El presidente Gustavo Petro anunció que las sedes de Drogas La Rebaja, que pasaron a ser propiedad del Estado tras un proceso de extinción de dominio, se convertirán en puntos de atención en salud y entrega de medicamentos en todo el país.
“Las farmacias de ‘Drogas la Rebaja’ pasaron a ser propiedad del Estado y muchos de sus puntos en todo el país pasarán a ser puestos de salud y entrega de medicamentos”, dijo el mandatario a través de su cuenta en X.
Una red que se integra al sistema de salud
El anuncio del jefe de Estado se da luego de que el Ministerio de Salud y Protección Social recibiera oficialmente la cadena de farmacias, que durante años estuvo bajo administración de la Dirección Nacional de Estupefacientes tras ser incautada en medio de procesos judiciales.
La entrega formal de esta red representa un paso clave dentro de la estrategia del Gobierno para fortalecer el modelo de atención primaria en salud, uno de los pilares de la reforma que impulsa la administración Petro.
De acuerdo con el Ejecutivo, la infraestructura existente de Drogas La Rebaja permitirá ampliar la cobertura en zonas donde el acceso a medicamentos y servicios básicos de salud sigue siendo limitado.
La idea es que estos puntos funcionen como centros cercanos a la ciudadanía, facilitando la dispensación de fármacos y la atención inicial.
De cadena comercial a activo público
Drogas La Rebaja cuenta con cientos de puntos distribuidos en diferentes regiones del país, lo que la convierte en una de las redes farmacéuticas con mayor presencia territorial.
Tras su paso definitivo al Estado, el Gobierno busca redefinir su uso, alejándola de su modelo estrictamente comercial.
En ese sentido, el Ministerio de Salud ha señalado que el objetivo es poner esta infraestructura al servicio del sistema público, especialmente en el marco de la transición hacia un modelo preventivo y comunitario.

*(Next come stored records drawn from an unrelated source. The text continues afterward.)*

[src/rtl/way_age_tracker_pkg.sv]
// rtl/way_age_tracker_pkg.sv - shared types and constants for the way age tracker
//
// Purpose: FSM state encoding and the age saturation helper used by
// way_age_tracker and way_age_row_update.
// Ports: none (package).

package way_age_tracker_pkg;

  // Sweep controller states. IDLE accepts accesses; FLUSH clears one set per cycle.
  typedef enum logic [0:0] {
    ST_IDLE  = 1'b0,
    ST_FLUSH = 1'b1
  } tracker_state_e;

  // Largest value an age counter of the given width may hold (2^width - 1).
  // Ages stick at this value instead of wrapping back to young.
  function automatic int age_sat_value(input int width);
    return (1 << width) - 1;
  endfunction

endpackage

[src/rtl/way_age_row_update.sv]
// rtl/way_age_row_update.sv - next-row age computation for one accessed set
//
// Purpose: given one set's flattened ages and the way being hit or filled,
// produce the updated row: the accessed way becomes 0, every other way ages
// by one and saturates at the maximum age.
// Ports:
//   row_in   flattened ages, way i in bits [i*W +: W]
//   way_in   accessed way index
//   row_out  updated flattened ages

module way_age_row_update
  import way_age_tracker_pkg::*;
#(
  parameter int SINGLE_WAY_WIDTH_IN_BITS = 4,
  parameter int NUM_WAY                  = 16,
  parameter int WAY_PTR_WIDTH_IN_BITS    = 4
) (
  input  logic [SINGLE_WAY_WIDTH_IN_BITS*NUM_WAY-1:0] row_in,
  input  logic [WAY_PTR_WIDTH_IN_BITS-1:0]            way_in,
  output logic [SINGLE_WAY_WIDTH_IN_BITS*NUM_WAY-1:0] row_out
);

  localparam int W = SINGLE_WAY_WIDTH_IN_BITS;
  localparam logic [W-1:0] AGE_MAX = W'(age_sat_value(W));

  for (genvar i = 0; i < NUM_WAY; i++) begin : g_way
    logic [W-1:0] age;
    assign age = row_in[i*W +: W];
    assign row_out[i*W +: W] = (way_in == WAY_PTR_WIDTH_IN_BITS'(i)) ? '0 :
                               (age == AGE_MAX)                      ? age :
                                                                       age + 1'b1;
  end

endmodule

[src/rtl/way_age_tracker.sv]
// rtl/way_age_tracker.sv - per-set per-way saturating age counters for victim selection
//
// Purpose: holds the age array, applies hit/fill refreshes, answers age
// queries one cycle later and clears everything with a one-set-per-cycle
// flush sweep.
// Ports:
//   clk_in, reset_in                 clock, synchronous active-high reset
//   access_valid_in/_set_in/_way_in  hit or fill refresh request
//   access_ready_out                 high in IDLE, access accepted when valid & ready
//   query_valid_in, query_set_in     age read request
//   way_flatted_out, way_valid_out   registered query result, valid one cycle later
//   flush_in, busy_out               start clear sweep, sweep in progress

module way_age_tracker
  import way_age_tracker_pkg::*;
#(
  parameter int SINGLE_WAY_WIDTH_IN_BITS = 4,
  parameter int NUM_WAY                  = 16,
  parameter int NUM_SET                  = 8,
  parameter int WAY_PTR_WIDTH_IN_BITS    = 4,
  parameter int SET_PTR_WIDTH_IN_BITS    = 3
) (
  input  logic                                        clk_in,
  input  logic                                        reset_in,
  input  logic                                        access_valid_in,
  input  logic [SET_PTR_WIDTH_IN_BITS-1:0]            access_set_in,
  input  logic [WAY_PTR_WIDTH_IN_BITS-1:0]            access_way_in,
  output logic                                        access_ready_out,
  input  logic                                        query_valid_in,
  input  logic [SET_PTR_WIDTH_IN_BITS-1:0]            query_set_in,
  output logic [SINGLE_WAY_WIDTH_IN_BITS*NUM_WAY-1:0] way_flatted_out,
  output logic                                        way_valid_out,
  input  logic                                        flush_in,
  output logic                                        busy_out
);

  localparam int ROW_W = SINGLE_WAY_WIDTH_IN_BITS * NUM_WAY;
  localparam logic [SET_PTR_WIDTH_IN_BITS-1:0] LAST_SET = SET_PTR_WIDTH_IN_BITS'(NUM_SET - 1);

  logic [ROW_W-1:0] age_q [NUM_SET];

  tracker_state_e                   state_q, state_d;
  logic [SET_PTR_WIDTH_IN_BITS-1:0] sweep_ptr_q;
  logic [ROW_W-1:0]                 flat_q;
  logic                             valid_q;

  logic             access_set_ok, access_way_ok, query_set_ok;
  logic             access_fire;
  logic [ROW_W-1:0] access_row_cur, access_row_next;

  // Index range checks only exist when the pointer can name a nonexistent
  // set or way; with power-of-two sizes every index is legal.
  if ((1 << SET_PTR_WIDTH_IN_BITS) > NUM_SET) begin : g_set_chk
    assign access_set_ok = (access_set_in < SET_PTR_WIDTH_IN_BITS'(NUM_SET));
    assign query_set_ok  = (query_set_in  < SET_PTR_WIDTH_IN_BITS'(NUM_SET));
  end else begin : g_set_all
    assign access_set_ok = 1'b1;
    assign query_set_ok  = 1'b1;
  end

  if ((1 << WAY_PTR_WIDTH_IN_BITS) > NUM_WAY) begin : g_way_chk
    assign access_way_ok = (access_way_in < WAY_PTR_WIDTH_IN_BITS'(NUM_WAY));
  end else begin : g_way_all
    assign access_way_ok = 1'b1;
  end

  assign access_ready_out = (state_q == ST_IDLE);
  assign busy_out         = (state_q == ST_FLUSH);
  assign way_flatted_out  = flat_q;
  assign way_valid_out    = valid_q;

  assign access_fire    = access_valid_in && access_ready_out && access_set_ok && access_way_ok;
  assign access_row_cur = access_set_ok ? age_q[access_set_in] : '0;

  way_age_row_update #(
    .SINGLE_WAY_WIDTH_IN_BITS (SINGLE_WAY_WIDTH_IN_BITS),
    .NUM_WAY                  (NUM_WAY),
    .WAY_PTR_WIDTH_IN_BITS    (WAY_PTR_WIDTH_IN_BITS)
  ) u_row_update (
    .row_in  (access_row_cur),
    .way_in  (access_way_in),
    .row_out (access_row_next)
  );

  // Flush sweep controller. flush_in only matters in IDLE; the sweep ends
  // after the cycle that clears the last set.
  always_comb begin
    state_d = state_q;
    case (state_q)
      ST_IDLE:  if (flush_in) state_d = ST_FLUSH;
      ST_FLUSH: if (sweep_ptr_q == LAST_SET) state_d = ST_IDLE;
      default:  state_d = ST_IDLE;
    endcase
  end

  always_ff @(posedge clk_in) begin
    if (reset_in) begin
      state_q     <= ST_IDLE;
      sweep_ptr_q <= '0;
      flat_q      <= '0;
      valid_q     <= 1'b0;
      for (int s = 0; s < NUM_SET; s++) begin
        age_q[s] <= '0;
      end
    end else begin
      state_q <= state_d;

      // Query reads the array before this edge's writes land, so a
      // same-cycle access to the queried set is not visible.
      valid_q <= query_valid_in;
      if (query_valid_in) begin
        flat_q <= query_set_ok ? age_q[query_set_in] : '0;
      end

      if (state_q == ST_IDLE) begin
        if (access_fire) begin
          age_q[access_set_in] <= access_row_next;
        end
        if (flush_in) begin
          sweep_ptr_q <= '0;
        end
      end else begin
        age_q[sweep_ptr_q] <= '0;
        sweep_ptr_q        <= (sweep_ptr_q == LAST_SET) ? '0 : sweep_ptr_q + 1'b1;
      end
    end
  end

endmodule

[config.mk]
export PLATFORM = sky130hd
export DESIGN_NAME = way_age_tracker
export DESIGN_NICKNAME = d
export VERILOG_FILES = /design/src/rtl/way_age_tracker_pkg.sv /design/src/rtl/way_age_row_update.sv /design/src/rtl/way_age_tracker.sv
export SDC_FILE = /design/constraint.sdc
export NUM_CORES = 1
export LEC_CHECK = 0
export CORE_ASPECT_RATIO = 0.7
export CORE_MARGIN = 8
export CORE_UTILIZATION = 40
export CTS_CLUSTER_SIZE = 40
export DETAILED_ROUTE_END_ITERATION = 10
export GPL_TIMING_DRIVEN = 0
export HOLD_SLACK_MARGIN = 0.02
export PLACE_DENSITY_LB_ADDON = 0.15
export SLEW_MARGIN = 15
export SYNTH_ARGS = -nofsm -noshare
export SYNTH_HDL_FRONTEND = slang
export SYNTH_SLANG_ARGS = --single-unit
[constraint.sdc]
create_clock -name clk_in -period 3.4 [get_ports clk_in]
set_clock_uncertainty 0.05 [all_clocks]
set_input_delay 0.51 -clock clk_in [delete_from_list [all_inputs] [get_ports clk_in]]
set_output_delay 0.51 -clock clk_in [all_outputs]
set_load 0.03 [all_outputs]
# == Word level (Yosys, flattened, before mapping) ==
# Memory sizes are Yosys's and may differ from the RTL's. A register that Yosys moved wholly into a read port is not among the register bits.
# Cells that the tools add are included.
# word_totals
register_bits,5
output_inout_bits,67
mem_count,1
ramBits,512
# classes
reduce_logical,5
n_addsub,17
n_eq_ne,32
mux,53
n_bitwise,1
# memory_table
memory,depth,word_bits,read_ports,rd_clocked_by_memory_dff,write_ports,line,rtl
age_q,8,64,2,1,8,way_age_tracker.sv:40,logic [ROW_W-1:0] age_q [NUM_SET];
# op_table
op,n
$mux 4,32
$mux 64,2
$reduce_or 64->1,2
$eq 4x4->1 const B,24
$add 4x1->4 const B,16
$eq 4x3->1 const B,4
$mux 3,5
$mux 1,13
$eq 4x2->1 const B,2
$eq 4x1->1 const B,1
$logic_not 4->1,1
$add 3x1->3 const B,1
$eq 3x3->1 const B,1
$pmux 1 s2,1
$reduce_bool 2->1,1
$logic_and 1x1->1,1
$not 1->1,1

# == Longest topological paths before layout ==
# logic_depth
word_depth,9
mapped_depth,10
depth_no_buf,7

# == Hierarchy ==
# A second synthesis with hierarchy kept.
# unflattened
cells_unflattened,2471
hier_area_um2,29975.0
# by_module_without_submodules
module,area_per_inst_um2,cells_each,instances,seq_area_each_um2
way_age_tracker,28541.1,2225,1,16756.1
way_age_row_update,1433.9,246,1,0.0

# == Worst setup path after synthesis ==
# No wires, ideal clock.
# synth_path
path_kind,input port to flip-flop
from,input access_set_in[1]
to,"memory age_q[3][0] in the netlist's numbering, enable pin"
path_slack_ns,-0.184
setup_ns,0.433
path_stages,7
t_arrival_ns,3.101
n_path_buf,3
path_cell_list,clkbuf_2 buf_4 buf_4 nor2b_1 a21o_1 nand2_1 nand2b_1
# synth_lines
item,line,rtl
from (decl),way_age_tracker.sv:26,"input logic [SET_PTR_WIDTH_IN_BITS-1:0] access_set_in,"
to (decl),way_age_tracker.sv:40,

==> flow_summary.json <==
{
  "status": "finished, violations left",
  "violations": "setup timing",
  "cp.arrival_ns": 3.69,
  "slew_viol_final": 0,
  "fin_crit_ns": 3.42,
  "drc": 0,
  "postLayoutCoreUtil_pct": 46.3,
  "grtUsageMet1_pct": 36.4,
  "nNetsFinal": 2325,
  "drt-vias-per-instance": 6.20,
  "die_area_sq_um": 84000,
  "final_hold_viol_count": 0,
  "yosys.area.top_type_share_pct": 51.4,
  "dp_cells": 3207,
  "final_antenna_net_count": 0,
  "root_buffer": "clkbuf_16",
  "wire_per_inst_um": 32.5,
  "cp.required_ns": 3.67,
  "area_growth_pct": 15.5,
  "synth-async-reset-ratio_pct": 0,
  "crit_path_end_kind": "flop",
  "met3_usage_pct": 7.02,
  "syn_avg_cell_area_sq_um": 14.0,
  "grt_max_degree": 38,
  "hpwl_um": 71500,
  "grtUsageMet2_pct": 37.0,
  "dp_slack_ns": -1.06,
  "design_area_sq_um": 34600,
  "cts.hold.buffers_added": 0,
  "drive_gt1_share_pct": 26.8,
  "portBuffers": 71,
  "worstSkewPairLatency_ns": 0.66,
  "slew_headroom_pct": 13.9,
  "cts_tree": "yes",
  "leakagePower_nw": 12.3,
  "maxCapViolCount": 0,
  "start_util_pct": 40.1,
  "ys_dominant_reg_cell": "edfxtp_1",
  "dpl_cell_area_sq_um": 32200,
  "critical-path-top-delay-family": "simple AND/OR/NAND/NOR gates",
  "grt_overflow": 0,
  "synth_edf_count": 512,
  "wirelength_um": 108000,
  "worstSetupPathType": "input port to flop",
  "drt-initial-drc-count": 3004,
  "synth_nets": 2170,
  "slowest_stage": "clkdlybuf4s50_1",
  "drtPass1Iterations": 6,
  "vias": 20700,
  "gp_congestion": 0.878,
  "antenna_found_initial": 6,
  "yosys-top-cells-area": "edfxtp_1 51%, mux4_2 18%, nor2_1 7.2%",
  "setup_ws_ns": -0.0246,
  "fmax_mhz": 292,
  "yosysTopAreaCell": "edfxtp_1",
  "setup_viol": 32,
  "post-synth-top-count-cell": "nor2_1",
  "synthDistinctLibCells": 56,
  "rows": 84,
  "worst_pin_slew_ns": 1.29,
  "grt_pass1_wl_um": 152000,
  "synth_seq_cells": 581,
  "max_stage_delay_ns": 0.61,
  "ys_seq_area_share_pct": 56.0,
  "grt_pass1_vias": 20600,
  "power_density_nw_per_um2": 537,
  "h-tree-depth": 2,
  "grt_most_used_layer": "met2",
  "rsz0062_at_grt": "no",
  "cp_cell_sequence": "clkdlybuf4s50_1, buf_2, nor2_1, mux2i_1, nor2_2, or2_4, buf_16",
  "synth_commonest_cells": "574 x nor2_1, 512 x edfxtp_1, 242 x mux4_2",
  "fp.dieH_um": 245,
  "cts_made_buffers": 60,
  "ir_drop_v": 0.000391,
  "setup.worst_path.start_class": "input port",
  "grt_use_total_pct": 25.4,
  "synthCells": 2137,
  "crit_fanout": 37,
  "coreArea_sq_um": 74600,
  "path_buf_inv": 3,
  "synthesis.area_sq_um": 29900,
  "clock_path_buffers": 3,
  "ioPinCount": 82,
  "clkTransAtPathRegs_ns": 0.06,
  "ys_warn_count": 0,
  "clock_sinks": 581,
  "hp-class": "input port to flop",
  "fin_cells": 3335,
  "fin_tns_setup_ns": -0.386,
  "period_share_pct": 101,
  "die_x_um": 343
}
==> repair_timing <==
| item | in CTS | in global routing |
|---|---|---|
| buffers inserted | 1 | 4 |
| setup endpoints to repair | 450 | 311 |
| hold endpoints to repair | 0 | 0 |
| gates resized for setup | 13 | 13 |
| cloned | 5 | 2 |
==> cell families (layout without fill, tap and decap cells) <==
kind of cell	Yosys count	count (layout)	synth area share (%)
multiplexers	429	429	25.2
AND/OR/NAND/NOR	829	836	11.7
adder cells (fa/ha/maj)	18	18	0.752
other	0	3	0
buffers and inverters	119	318	1.99
flip-flops	581	581	56.0
AO/OA/AOI/OAI	145	145	3.49
XOR/XNOR	16	16	0.869
==> per-layer routing <==
metal  share of wire (%)  up-vias  wire (um)
li1                    -     8526          -
met1                  41    10600      44900
met2                  43     1363      46100
met3                  12      223      13200
met4                 3.9        4       4240
met5               0.015        -         16
==> power breakdown <==
part           switching [W]  total (W)  internal, W
sequential          0.000211    0.00837      0.00816
clock                0.00304    0.00735      0.00431
combinational        0.00179    0.00285      0.00106
total                0.00504     0.0186       0.0135
==> worst paths after layout <==
kind / to / cells after the start / slack (ns) / start
worst max register to register: age_q[2][38]$_SDFFCE_PN0P_ / 7 / -0.01 / busy_out$_SDFF_PP0_
worst min-delay path: way_flatted_out[30]$_SDFFE_PP0P_ / 3 / 0.33 / query_valid_in
worst min register to register: way_flatted_out[63]$_SDFFE_PP0P_ / 2 / 0.43 / way_flatted_out[63]$_SDFFE_PP0P_
worst max-delay path: age_q[1][52]$_SDFFCE_PN0P_ / 7 / -0.02 / access_set_in[2]
==> cells in the final DEF (no fill, tap or decap), types with 13 or more instances in the layout <==
cell / n
clkinv_2: 13
nand3_2: 18
a211oi_1: 64
mux2i_2: 21
edfxtp_1: 512
clkbuf_16: 65
mux4_2: 242
clkbuf_1: 50
buf_4: 17
nand2_1: 148
mux2_2: 79
xnor2_2: 15
mux2i_1: 82
clkdlybuf4s50_1: 71
dfxtp_1: 69
a21oi_1: 16
nor2_1: 568
ha_1: 18
nor2_2: 19
buf_2: 28
==> final cells by class <==
class / count / area [sq um]
Multi-Input combinational cell: 1444 / 12700
Clock buffer: 75 / 1700
Timing Repair Buffer: 86 / 1020
Clock inverter: 38 / 462
Tap cell: 989 / 1240
Inverter: 3 / 11.3
Sequential cell: 581 / 16800
Fill cell: 6617 / 40100
Antenna cell: 3 / 7.51
Buffer: 116 / 623
==> worst reg2reg max path, stage by stage (launching register included) <==
cell      delay (ns)
dfxtp_1         0.52
clkbuf_1        0.48
nor4bb_1        0.49
a21oi_1         0.14
nor2_2          0.64
buf_4           0.48
nand2_1         0.27
nor2_1          0.19
==> sequential cells by signal, indices dropped and copies added (netlist names) <==
signal	count
busy_out	1
sweep_ptr_q	3
age_q	512
way_flatted_out	64
way_valid_out	1
==> stage by stage <==
step                hold slack [ns]  power (W)
CTS                           0.340     0.0186
global route                  0.380     0.0191
detailed placement            0.428     0.0113
finish                        0.327     0.0186
floorplan                     0.477     0.0103
global placement              0.421     0.0112
(Power assumes the default switching activity.)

Cabe mencionar que la cadena había sido objeto de procesos de extinción de dominio por su relación con actividades ilícitas en el pasado, y durante años su administración estuvo en manos del Estado.
El Gobierno ha insistido en que esta transformación permitirá mejorar la distribución de medicamentos, reducir intermediaciones y acercar los servicios a la población, en línea con las metas de equidad en el acceso al sistema.